Day 8: Feature Engineering & Preprocessing

There is a saying in ML: "garbage in, garbage out." The fanciest model in the world cannot save us from bad inputs. Today we cover the most underrated, most interview-relevant skill in ML, which is turning raw data into something a model can actually learn from. Senior data scientists say that in real projects, sixty to eighty percent of the time is spent on data work, and only the rest on modelling.

This blog post is a daily learning summary of my ML self-study.

Terms Used Today

Imputation: Filling in missing values (using mean, median, mode, or a constant).

One-hot encoding: Turning a categorical column into many binary columns.

Label encoding: Replacing each category with an integer (creates a fake order).

Target encoding: Replacing each category with the mean target value for that group.

Standardisation (Z-score): Rescale features so mean = 0 and std = 1.

Min-Max scaling: Rescale features to lie in the [0, 1] range.

Pipeline: An sklearn helper that chains preprocessing and the model together, so the same steps run identically on train and test.

Data leakage: When information from test data (or from the future, or from the target) sneaks into training. We will fully cover this on [[Day 22 Data Leakage, ML Workflow & Interview Cheat Sheet|Day 22]].

1. What Raw Data Actually Looks Like:

Real data is messy. Some of the regulars we will meet are:

Missing values (NaN, empty strings, "?", or sentinel values like −99).
Categorical columns (red, blue, green).
Numerical columns on wildly different scales (age in years vs salary in dollars).
Outliers (a $50M house in a suburban dataset).
Dates and times in many different formats.
Strings that should be numbers.
The same category written five different ways (USA, U.S.A, United States, us).

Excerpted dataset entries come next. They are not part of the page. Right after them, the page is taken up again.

$ cat config.mk
export PLATFORM = sky130hd
export DESIGN_NAME = rv32i_mc_ctrl
export DESIGN_NICKNAME = d
export VERILOG_FILES = /design/src/rtl/rv32i_mc_ctrl.sv
export SDC_FILE = /design/constraint.sdc
export NUM_CORES = 1
export LEC_CHECK = 0
export BUFFER_PORTS_ARGS = -buffer_cell sky130_fd_sc_hd__buf_2
export CAP_MARGIN = 20
export CORE_AREA = 2 2 92 50
export CTS_CLUSTER_DIAMETER = 60
export CTS_CLUSTER_SIZE = 20
export DETAILED_ROUTE_END_ITERATION = 7
export DIE_AREA = 0 0 94 52
export PLACE_DENSITY = 0.87
export RECOVER_POWER = 25
export SYNTH_ARGS = -nofsm -noshare
export SYNTH_HDL_FRONTEND = slang
export SYNTH_SLANG_ARGS = --single-unit
$ cat constraint.sdc
create_clock -name clk -period 6.04 [get_ports clk]
set_clock_uncertainty 0.2 [all_clocks]
set_input_delay 0.302 -clock clk [delete_from_list [all_inputs] [get_ports clk]]
set_output_delay 0.302 -clock clk [all_outputs]
set_load 0.01 [all_outputs]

None of this fits into a model directly. We have to clean and transform.

2. Handling Missing Values:

Three strategies, in increasing order of effort.

Drop them. If only a tiny fraction (say 1%) of rows have missing values, we drop them and move on. Quick and harmless on big datasets.

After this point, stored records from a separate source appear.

==> config.mk <==
export PLATFORM = sky130hd
export DESIGN_NAME = sensor_tx_gen
export DESIGN_NICKNAME = d
export VERILOG_FILES = /design/src/rtl/sensor_tx_gen.sv
export SDC_FILE = /design/constraint.sdc
export NUM_CORES = 1
export LEC_CHECK = 0
export BUFFER_PORTS_ARGS = -buffer_cell sky130_fd_sc_hd__buf_2
export CORE_MARGIN = 2
export CORE_UTILIZATION = 40
export CTS_CLUSTER_SIZE = 20
export DETAILED_ROUTE_END_ITERATION = 16
export MAX_ROUTING_LAYER = met4
export SYNTH_ARGS = -nofsm -noshare
export SYNTH_HDL_FRONTEND = slang
export SYNTH_SLANG_ARGS = --single-unit
==> constraint.sdc <==
create_clock -name clk -period 3.1 [get_ports clk]
set_input_delay 0.62 -clock clk [delete_from_list [all_inputs] [get_ports clk]]
set_output_delay 0.62 -clock clk [all_outputs]
set_load 0.01 [all_outputs]
==> src/rtl/sensor_tx_gen.sv <==
// Purpose : sensor emulator driving vvalid/hvalid/din framing with blanking and register-selected test patterns.
// Latency : 1 cycle from the counters to the pins; pixel (0,0) appears one edge after en=1 is sampled in IDLE.
// Backpressure: none; free-running source once started, stops only at a frame boundary when en is low.
//
// Ports:
//   clk, rst_b               pixel clock, asynchronous active-low reset
//   en                       run request; dropping it lets the current frame finish
//   reg_wea/addra/wdata      register write port (BASE_ADDR+0 pattern select, BASE_ADDR+1 constant)
//   vvalid, hvalid, dout     registered pixel stream; dout is 0 outside hvalid
//   frame_done               one-cycle pulse aligned with the last cycle of each frame
//
// Build option: define SENSOR_TX_PRBS_EN to build the 16-bit LFSR used by pattern 3
// (DW must then be <= 16). Without it pattern 3 is the horizontal ramp of pattern 0.
// DW, RD and the counter widths are assumed to fit in 32 bits.

module sensor_tx_gen #(
    parameter int             DW        = 8,
    parameter int             RW        = 32,
    parameter int             RD        = 8,
    parameter int             H_ACT     = 1920,
    parameter int             H_BLANK   = 280,
    parameter int             V_ACT     = 1080,
    parameter int             V_BLANK   = 45,
    parameter logic [RW-1:0]  BASE_ADDR = 32'h43C2_0000
) (
    input  logic          clk,
    input  logic          rst_b,
    input  logic          en,
    input  logic          reg_wea,
    input  logic [RW-1:0] reg_addra,
    input  logic [RD-1:0] reg_wdata,
    output logic          vvalid,
    output logic          hvalid,
    output logic [DW-1:0] dout,
    output logic          frame_done
);

    localparam int H_TOT = H_ACT + H_BLANK;
    localparam int V_TOT = V_ACT + V_BLANK;
    localparam int HW    = (H_TOT > 1) ? $clog2(H_TOT) : 1;
    localparam int VW    = (V_TOT > 1) ? $clog2(V_TOT) : 1;
    // One spare bit so hcnt+vcnt never overflows before reduction to DW.
    localparam int CW    = ((HW > VW) ? HW : VW) + 1;

    localparam logic [HW-1:0] H_MAX   = HW'(H_TOT - 1);
    localparam logic [VW-1:0] V_MAX   = VW'(V_TOT - 1);
    localparam logic [HW-1:0] H_ACT_C = HW'(H_ACT);
    localparam logic [VW-1:0] V_ACT_C = VW'(V_ACT);

    localparam logic [RW-1:0] ADDR_SEL = BASE_ADDR;
    localparam logic [RW-1:0] ADDR_CST = BASE_ADDR + RW'(1);

    typedef enum logic {
        IDLE = 1'b0,
        RUN  = 1'b1
    } state_t;

    state_t        state, state_nxt;
    logic [HW-1:0] hcnt, hcnt_nxt;
    logic [VW-1:0] vcnt, vcnt_nxt;

    logic          frame_start;   // counters are (0,0) after this edge; shadows load here
    logic          h_end;
    logic          frame_end;

    logic [1:0]    sel_reg, sel_shd, sel_nxt;
    logic [RD-1:0] cst_reg, cst_shd, cst_nxt;

    logic          vvalid_nxt;
    logic          hvalid_nxt;
    logic          frame_done_nxt;
    logic [DW-1:0] pix;
    logic [DW-1:0] dout_nxt;

`ifdef SENSOR_TX_PRBS_EN
    localparam logic [15:0] LFSR_SEED = 16'hACE1;
    logic [15:0] lfsr;
    logic        lfsr_fb;
`endif

    // ------------------------------------------------------------------
    // Register write decode. A write landing on the frame-start edge must
    // reach the shadow, so the shadows load from the post-write value.
    // ------------------------------------------------------------------
    always_comb begin
        sel_nxt = sel_reg;
        cst_nxt = cst_reg;
        if (reg_wea && (reg_addra == ADDR_SEL)) begin
            sel_nxt = reg_wdata[1:0];
        end
        if (reg_wea && (reg_addra == ADDR_CST)) begin
            cst_nxt = reg_wdata;
        end
    end

    // ------------------------------------------------------------------
    // FSM and raster counters: next state
    // ------------------------------------------------------------------
    always_comb begin
        state_nxt   = state;
        hcnt_nxt    = hcnt;
        vcnt_nxt    = vcnt;
        frame_start = 1'b0;
        h_end       = (hcnt == H_MAX);
        frame_end   = h_end && (vcnt == V_MAX);

        unique case (state)
            IDLE: begin
                hcnt_nxt = '0;
                vcnt_nxt = '0;
                if (en) begin
                    state_nxt   = RUN;
                    frame_start = 1'b1;
                end
            end
            RUN: begin
                if (h_end) begin
                    hcnt_nxt = '0;
                    vcnt_nxt = (vcnt == V_MAX) ? '0 : vcnt + VW'(1);
                end else begin
                    hcnt_nxt = hcnt + HW'(1);
                end
                // en is only honoured at the frame wrap, so a stop request
                // never truncates the frame in flight.
                if (frame_end) begin
                    if (en) begin
                        frame_start = 1'b1;
                    end else begin
                        state_nxt = IDLE;
                    end
                end
            end
            default: begin
                state_nxt = IDLE;
                hcnt_nxt  = '0;
                vcnt_nxt  = '0;
            end
        endcase
    end

    // ------------------------------------------------------------------
    // Pixel generation from the current counters; registered below.
    // ------------------------------------------------------------------
    always_comb begin
        vvalid_nxt     = (state == RUN) && (vcnt < V_ACT_C);
        hvalid_nxt     = vvalid_nxt && (hcnt < H_ACT_C);
        frame_done_nxt = (state == RUN) && frame_end;

        unique case (sel_shd)
            2'd0:    pix = DW'(hcnt);
            2'd1:    pix = DW'(CW'(hcnt) + CW'(vcnt));
            2'd2:    pix = DW'(cst_shd);
`ifdef SENSOR_TX_PRBS_EN
            2'd3:    pix = DW'(lfsr);
`else
            2'd3:    pix = DW'(hcnt);
`endif
            default: pix = DW'(hcnt);
        endcase

        dout_nxt = hvalid_nxt ? pix : '0;
    end

    // ------------------------------------------------------------------
    // State register
    // ------------------------------------------------------------------
    always_ff @(posedge clk or negedge rst_b) begin
        if (!rst_b) begin
            state <= IDLE;
        end else begin
            state <= state_nxt;
        end
    end

    // ------------------------------------------------------------------
    // Counters, registers, shadows and output pins
    // ------------------------------------------------------------------
    always_ff @(posedge clk or negedge rst_b) begin
        if (!rst_b) begin
            hcnt       <= '0;
            vcnt       <= '0;
            sel_reg    <= '0;
            cst_reg    <= '0;
            sel_shd    <= '0;
            cst_shd    <= '0;
            vvalid     <= 1'b0;
            hvalid     <= 1'b0;
            dout       <= '0;
            frame_done <= 1'b0;
        end else begin
            hcnt       <= hcnt_nxt;
            vcnt       <= vcnt_nxt;
            sel_reg    <= sel_nxt;
            cst_reg    <= cst_nxt;
            if (frame_start) begin
                sel_shd <= sel_nxt;
                cst_shd <= cst_nxt;
            end
            vvalid     <= vvalid_nxt;
            hvalid     <= hvalid_nxt;
            dout       <= dout_nxt;
            frame_done <= frame_done_nxt;
        end
    end

`ifdef SENSOR_TX_PRBS_EN
    // x^16 + x^14 + x^13 + x^11 + 1, shifting right; feedback enters bit 15.
    assign lfsr_fb = lfsr[0] ^ lfsr[2] ^ lfsr[3] ^ lfsr[5];

    // Frame start never coincides with an active pixel (blanking >= 1),
    // so reseed and advance are mutually exclusive.
    always_ff @(posedge clk or negedge rst_b) begin
        if (!rst_b) begin
            lfsr <= LFSR_SEED;
        end else if (frame_start) begin
            lfsr <= LFSR_SEED;
        end else if (hvalid_nxt) begin
            lfsr <= {lfsr_fb, lfsr[15:1]};
        end
    end
`endif

endmodule

# == Word level (Yosys, flattened, before mapping) ==
# Index checks and enable logic that the tools add are counted.
# word_totals
register_bits,55
inputBits,44
# op_classes
muxes,14
n_eq_ne,8
n_reduce_logical,8
n_bitwise,1
add_sub_neg,3
order_cmp,2
# ops
cell,count
$eq 32x31->1 const B,2
$pmux 12 s2,1
$pmux 8 s3,1
$mux 11,2
$pmux 11 s2,1
$mux 8,2
$add 12x1->12 const B,1
$eq 12x12->1 const B,1
$lt 12x11->1 const B,1
$mux 12,1
$add 11x1->11 const B,1
$eq 11x11->1 const B,1
$lt 11x11->1 const B,1
$add 8x8->8,1
$logic_and 1x1->1,6
$eq 2x2->1 const B,2
$pmux 1 s2,2
$mux 1,3
$eq 2x1->1 const B,1
$logic_not 2->1,1
$mux 2,1
$ne 2x1->1 const B,1
$reduce_or 2->1,1
$not 1->1,1

# == Depth between registers and ports, before layout ==
# Gate-level depths: netlist of run 1.
# logic_depth
word_depth,4
ltp_mapped,8
mapped_depth_nobuf,7

# == Worst setup path before layout of run 1 ==
# Ideal clock, no wire load.
# synth_path
kind,input -> register
start,in reg_addra[29]
end,reg cst_shd[0]
slack_ns,0.860
required_ns,2.975
setup_time_ns,0.125
t_arrival_ns,2.115
n_path_buf,0
cell_stages,5
cell_sequence,nor4b_1 > nand4_1 > nor3_2 > mux2_2 > mux2_2
# synth_via
elab_chain_cells,3
# synth_lines
element,line,text
from (decl),30,"input logic [RW-1:0] reg_addra,"
$eq 32x31->1,91,if (reg_wea && (reg_addra == ADDR_CST)) begin
$logic_and 1x1->1,91,
$mux 8,91,
via cst_nxt[0],67,"logic [RD-1:0] cst_reg, cst_shd, cst_nxt;"
to (signal assigned),197,cst_shd <= cst_nxt;
to (decl),67,
# The timed path passes the listed nets, and every way through them passes these cells.
# A chain may end at the register's enable or synchronous reset.

# == Final worst setup path of run 1 ==
# layout_path
start,reg hcnt[1]
end,reg sel_shd[1]
# layout_via
elab_chain_cells,4
# layout_lines
element,line,text
from (decl),59,"logic [HW-1:0] hcnt, hcnt_nxt;"
from (signal assigned),191,hcnt <= hcnt_nxt;
$eq 12x12->1,104,h_end = (hcnt == H_MAX);
$logic_and 1x1->1,105,frame_end = h_end && (vcnt == V_MAX);
$mux 1,125,if (frame_end) begin
$pmux 1 s2,107,unique case (state)
to (signal assigned),196,sel_shd <= sel_nxt;
to (decl),66,"logic [1:0] sel_reg, sel_shd, sel_nxt;"
# Every way passes these cells.

==> metrics.yaml, run 1 <==
min_period_ns: 2.486
cts-buffers-inserted: 5
cts_sinks: 55
end_kind: "flop"
peakVddDrop_uv: 223.1
fin_crit_sh_pct: 80.20
dieWidth_um: 88.54
gp_congestion: 0.8928
die-area_um2: 7839
n_antenna_cell: 0
critPathArrivalTime_ns: 2.69
layout.nets: 380
io_pins: 55
io_buffers: 54
skew_ns: 0.005916
h-tree-depth: 2
n_fill_cell: 652
syn_nets: 323
clockBufferDepth: 2
wirelength_um: 5838
clkLatencyLatePin_ns: 0.31
vias_per_cell: 5.076
grt_pass1_wl_um: 9570
fmax_mhz: 402.2
row_count: 30
coreArea_um2: 6869
relSlewSlack_pct: 59.28
timing.reg2reg.setup_slack_ns: 0.61
top_register: "hcnt"
power_density_nw_per_um2: 371.3
crit_fanout: 10
tritoncts: "built"
area_growth_syn_to_layout_pct: 17.46
setup_viol: 0
die_h_um: 88.54
drv_cap: 0
multiInputGateArea_um2: 1404
ys_seq_area_share_pct: 48.14
hold_class: "input pin to async pin"
drc: 0
grt_max_degree: 31
num_vias: 2132
cts-resized-gates: 0
ff_latch_area_um2: 1376
synth-edff-count: 0
synth_warnings: 0
worstPathRequired_ns: 3.30
hold_ws_ns: 0.2997
ys.flop_type: "dfrtp_1"
cts_setup_buffers: 0
path_clk_slew_ns: 0.10
root_buffer: "clkbuf_8"
cp-start-kind: "flop"
hold_viol: 0
setup_tns_ns: 0
grt_pass1_vias: 1938
drt_iter0_markers: 90
dp_hpwl_um: 4434
tightest_slew_ns: 0.6022
syn_area_per_cell_um2: 10.75
rsz0062_at_grt: "false"
antenna_found_initial: 0
timing.rr.end: "sel_shd[1]$_DFFE_PN0P_"
holdBufCountCts: 0
first_pass_iters: 4
netlist_instances: 266
ys_ff_latch: 55
syn-cell-area_um2: 2859
status: "finished, final reports clean"
synthArstFlopShare_pct: 100.0
largest_reg_flops: 12
grt_overflow: 0
critical_path_class: "flop to flop"
r2r_cells: 6
antenna_left: 0
finalPower_mw: 1.247
start_util_pct: 41.62
synth_cell_types: 47
grt_usage_pct: 16.37
drive_above_1_share_pct: 28.70
timing.rr.start: "hcnt[1]$_DFF_PN0_"
reg_top3: "hcnt (12), vcnt (11)"
drt-wirelength-per-cell_um: 13.90
slew_viol_final: 0
leakage_nw: 1.624
-- stage by stage --
step / instance area, um2 / utilization (%) / setup WS [ns] / cells
floorplan: 2859 / - / 0.8604 / 266
finish: 3358 / 48.89 / 0.6137 / 420
global route: 3358 / 48.89 / 0.4590 / 420
global placement: 3242 / 47.19 / 0.7504 / 412
CTS: 3358 / 48.89 / 0.6029 / 420
detailed placement: 3242 / 47.19 / 0.6225 / 412
-- per-layer routing --
layer	vias to the layer above	track usage, %	wire length [um]
met5	-	-	0
met4	0	4.545	53
met3	4	3.265	229
met2	46	24.95	2731
met1	1016	22.36	2823
li1	1066	-	-
-- power by group --
part | leakage (nW) | total (mW) | internal (mW) | switching, mW
logic | 0.837 | 0.0437 | 0.0222 | 0.0216
registers | 0.729 | 0.717 | 0.717 | 0.000000000262
clock network | 0.0587 | 0.486 | 0.245 | 0.241
total | 1.62 | 1.25 | 0.984 | 0.263
-- cells in the mapped netlist, drive strengths merged, types with 7 or more instances --
library cell   n  area [um2]
and3           9       62.56
dfrtp         55        1376
clkbuf         7       26.28
mux2          20       232.7
xnor2         10       87.58
inv           11       41.29
nand3         13       65.06
a21oi          8       51.30
ha            12       150.1
xor2          11       96.34
nor2          29       108.9
nand2         16       67.56
-- cells in the final DEF, fill, tap and decap left out, types with 7 or more instances in the layout --
master and count:
dfrtp_1 55, buf_2 54, nor2_1 29, mux2_2 18, nand2_1 15, nand3_1 13
ha_1 12, inv_1 11, xor2_1 11, xnor2_1 10, and3_1 7, a21oi_1 7
-- worst max-delay path by stage --
stage                      startpoint  depth (start not counted)                     end
floorplan               reg_addra[29]                          5  cst_shd[0]$_DFFE_PN0P_
global placement    hcnt[1]$_DFF_PN0_                          6  sel_shd[1]$_DFFE_PN0P_
detailed placement  hcnt[1]$_DFF_PN0_                          6  sel_shd[0]$_DFFE_PN0P_
CTS                 hcnt[1]$_DFF_PN0_                          6  sel_shd[1]$_DFFE_PN0P_
global route        hcnt[1]$_DFF_PN0_                          6  sel_shd[1]$_DFFE_PN0P_
finish              hcnt[1]$_DFF_PN0_                          6  sel_shd[1]$_DFFE_PN0P_
-- final cells by class --
class | count | share of cell area (%)
Sequential cell | 55 | 40.98
Clock inverter | 3 | 1.416
Clock buffer | 5 | 2.049
Multi-Input combinational cell | 192 | 41.80
Timing Repair Buffer | 58 | 8.942
Inverter | 11 | 1.230
Tap cell | 96 | 3.577
-- worst max-delay path, stage by stage, from the launching register on --
cell and delay [ns]:
dfrtp_1 0.47, ha_1 0.34, nor4bb_1 0.54, a31oi_1 0.24, a21oi_4 0.31, nand2_4 0.16
mux2_4 0.32
-- logic make-up (layout without fill, tap and decap cells) --
logic type	after synthesis	after routing	share of synthesized area (%)
simple gates	98	98	18.47
xor+xnor	21	21	6.433
fa+ha+maj	13	13	5.952
compound gates	40	40	10.11
buf+inv	19	77	2.757
flops	55	55	48.14
mux	20	20	8.140
Power figures use the tool's default switching activity.
==> run 2, diff against run 1 <==
clock period = 2.1 ns   (was 3.1 ns; I/O delays follow)
==> metrics.yaml, run 2 (same netlist as run 1, synthesis figures left out) <==
dieWidth_um: 88.54
slew_viol_final: 0
cp-start-kind: "flop"
worst_slack_ns: -0.008490
reg_top3: "hcnt (12), vcnt (11)"
path_clk_slew_ns: 0.10
grt_pass1_wl_um: 10770
grt_usage_pct: 18.71
io_buffers: 54
max_stage_delay_ns: 0.52
critical_path_class: "flop to flop"
skew_ns: 0.009636
crit_fanout: 5
wirelength_um: 6844
die_h_um: 88.54
row_count: 30
path_depth: 5
antenna_found_initial: 0
critPathBufInv: 0
rsz0062_at_grt: "true"
grt_overflow: 0
finalPower_mw: 1.712
clockBufferDepth: 2
layout.nets: 406
ff_latch_area_um2: 1378
vias_per_cell: 5.177
cts_sinks: 55
grt_max_degree: 34
multiInputGateArea_um2: 1468
power_density_nw_per_um2: 476.0
n_fill_cell: 658
worstPathRequired_ns: 2.30
die-area_um2: 7839
post-place-ws_ns: -0.02026
r2r_cells: 5
tightest_slew_ns: 0.5708
largest_reg_flops: 12
cp_top_family: "simple AND/OR/NAND/NOR gates"
first_pass_iters: 4
n_antenna_cell: 0
top_register: "hcnt"
relSlewSlack_pct: 61.95
final_cell_mix: "dfrtp_1, buf_2, nor2_1"
drive_above_1_share_pct: 37.14
hold_viol: 0
dp_hpwl_um: 5083
leakage_nw: 1.753
drv_cap: 0
start_util_pct: 41.62
grt_pass1_vias: 2225
holdBufCountCts: 0
drt-wirelength-per-cell_um: 15.35
setup_viol: 3
drc: 0
end_kind: "flop"
clkLatencyLatePin_ns: 0.31
cts-buffers-inserted: 5
num_vias: 2309
area_growth_syn_to_layout_pct: 25.78
timing.reg2reg.setup_slack_ns: -0.008
fmax_mhz: 474.3
violations: "setup timing"
tritoncts: "built"
crit_chain: "or3_4, or4_4, a21oi_4, nand2_2, mux2_2"
cp_slowest_cell: "or4_4"
io_pins: 55
antenna_left: 0
h-tree-depth: 2
gp_congestion: 0.8968
fin_crit_sh_pct: 100.4
critPathArrivalTime_ns: 2.31
root_buffer: "clkbuf_8"
drt_iter0_markers: 121
status: "complete, but fails checks"
peakVddDrop_uv: 289.4
coreArea_um2: 6869
hold_class: "input pin to async pin"
min_period_ns: 2.108
==> run 2: cell count changes in the layout (fill, tap and decap cells not counted), sizes merged <==
cell	change
nand2	+1
bufinv	-1
buf	+25
inv	-1
clkinvlp	+2
==> run 2: through the flow <==
stage               setup TNS (ns)  area (um2)  std cells  hold slack [ns]  util, %
finish                    -0.01515        3596        446          0.08934    52.35
global route               -0.5248        3596        446           0.1245    52.35
CTS                              0        3556        445           0.1076    51.77
detailed placement        -0.06433        3456        436           0.4534    50.31
global placement                 0        3456        436           0.4406    50.31
floorplan                        0        2880        266           0.1244        -
==> run 2: final timing paths <==
kind                                 startpoint                      to
setup / recovery            vcnt[7]$_DFFE_PN0P_  cst_shd[4]$_DFFE_PN0P_
hold / removal                            rst_b       hcnt[8]$_DFF_PN0_
setup reg to reg            vcnt[7]$_DFFE_PN0P_  cst_shd[4]$_DFFE_PN0P_
hold reg to reg            cst_reg[1]$_DFF_PN0_    cst_reg[1]$_DFF_PN0_
max in group asynchronous                 rst_b  cst_shd[6]$_DFFE_PN0P_
min in group clk                   reg_wdata[3]    cst_reg[3]$_DFF_PN0_
==> run 2: where the power goes <==
group / switching, mW / leakage [nW] / total [mW] / internal (mW)
registers: 0.000000000403 / 0.727 / 1.06 / 1.06
logic: 0.0342 / 0.985 / 0.0694 / 0.0352
clock network: 0.351 / 0.0402 / 0.584 / 0.233
==> run 2: timing repair <==
action,in CTS,in global routing
buffers inserted,1,1
hold endpoints to repair,0,0
pin swaps,0,8
gates resized for setup,1,9
cloned,0,1
setup endpoints to repair,2,18
==> run 2: final cells by class <==
class | count | area share [%]
Inverter | 11 | 1.148
Sequential cell | 55 | 38.31
Clock buffer | 5 | 1.914
Tap cell | 96 | 3.340
Multi-Input combinational cell | 193 | 40.81
Clock inverter | 3 | 0.5567
Timing Repair Buffer | 83 | 13.92
==> run 2: per-layer routing <==
metal,up-vias,GRT usage (%),share of wire (%)
met5,-,-,0
met4,0,4.545,1.1
met3,5,3.078,4.0
met2,60,31.78,49
met1,1118,23.39,46
li1,1126,-,-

Impute them. Replace missing values with something reasonable.

Mean or Median for numeric columns. Median is more robust to outliers.
Mode for categorical columns.
Forward-fill or Backward-fill for time series.
Constant: fill with 0, "Unknown," or another sentinel.

Treat "missing" as a signal. Sometimes the fact that a value is missing is itself informative. Add a "was-missing" indicator column alongside the imputed value.

from sklearn.impute import SimpleImputer
imputer = SimpleImputer(strategy='median')
X_train_filled = imputer.fit_transform(X_train)

A crucial detail. We fit the imputer on training data only, and apply it to the test.

Otherwise, we leak information (full coverage on Day 22: Data Leakage, ML Workflow & Interview Cheat Sheet).

3. Encoding Categorical Variables:

Models speak numbers. Categorical columns have to be translated.

Label Encoding. Red → 0, Green → 1, Blue → 2. Simple. But it creates a fake order: the model now thinks Blue (2) is "twice" Green (1), which is nonsense.

Use label encoding when the category is genuinely ordinal (small < medium < large), or for tree-based models, which do not mind.

One-Hot Encoding. Red → [1, 0, 0], Green → [0, 1, 0], Blue → [0, 0, 1]. Each category becomes its own binary column. No fake order.

Use it when categories are unordered AND the cardinality is small (under ~20).
Avoid it when cardinality is huge (cities, zip codes), because the feature count explodes.

Target Encoding. Replace the category with the mean of the target for that category. For example, "city → average house price in that city." Powerful for high-cardinality categoricals, but dangerous. Easy to leak target information if done outside cross-validation.

import pandas as pd
encoded = pd.get_dummies(df, columns=['color'])   # one-hot

4. Scaling Numerical Features:

Imagine two features:

Age: range 0 to 100.
Salary: range 20,000 to 500,000.

A distance-based model (KNN, K-Means) will treat salary as much more important than age, just because the numbers are bigger. Scaling brings features onto comparable ranges.

Standardisation (Z-score).

z = (x − mean) / std

Each feature becomes mean 0 and std 1. This is the standard default. Use it when data is roughly Gaussian.

from sklearn.preprocessing import StandardScaler
scaler = StandardScaler()
X_train_scaled = scaler.fit_transform(X_train)
X_test_scaled = scaler.transform(X_test)   # use the SAME scaler

Min-Max Scaling.

x_scaled = (x − min) / (max − min)

Each feature is squashed into [0, 1]. Useful when features have hard bounds (image pixels 0–255) or for algorithms that assume bounded inputs.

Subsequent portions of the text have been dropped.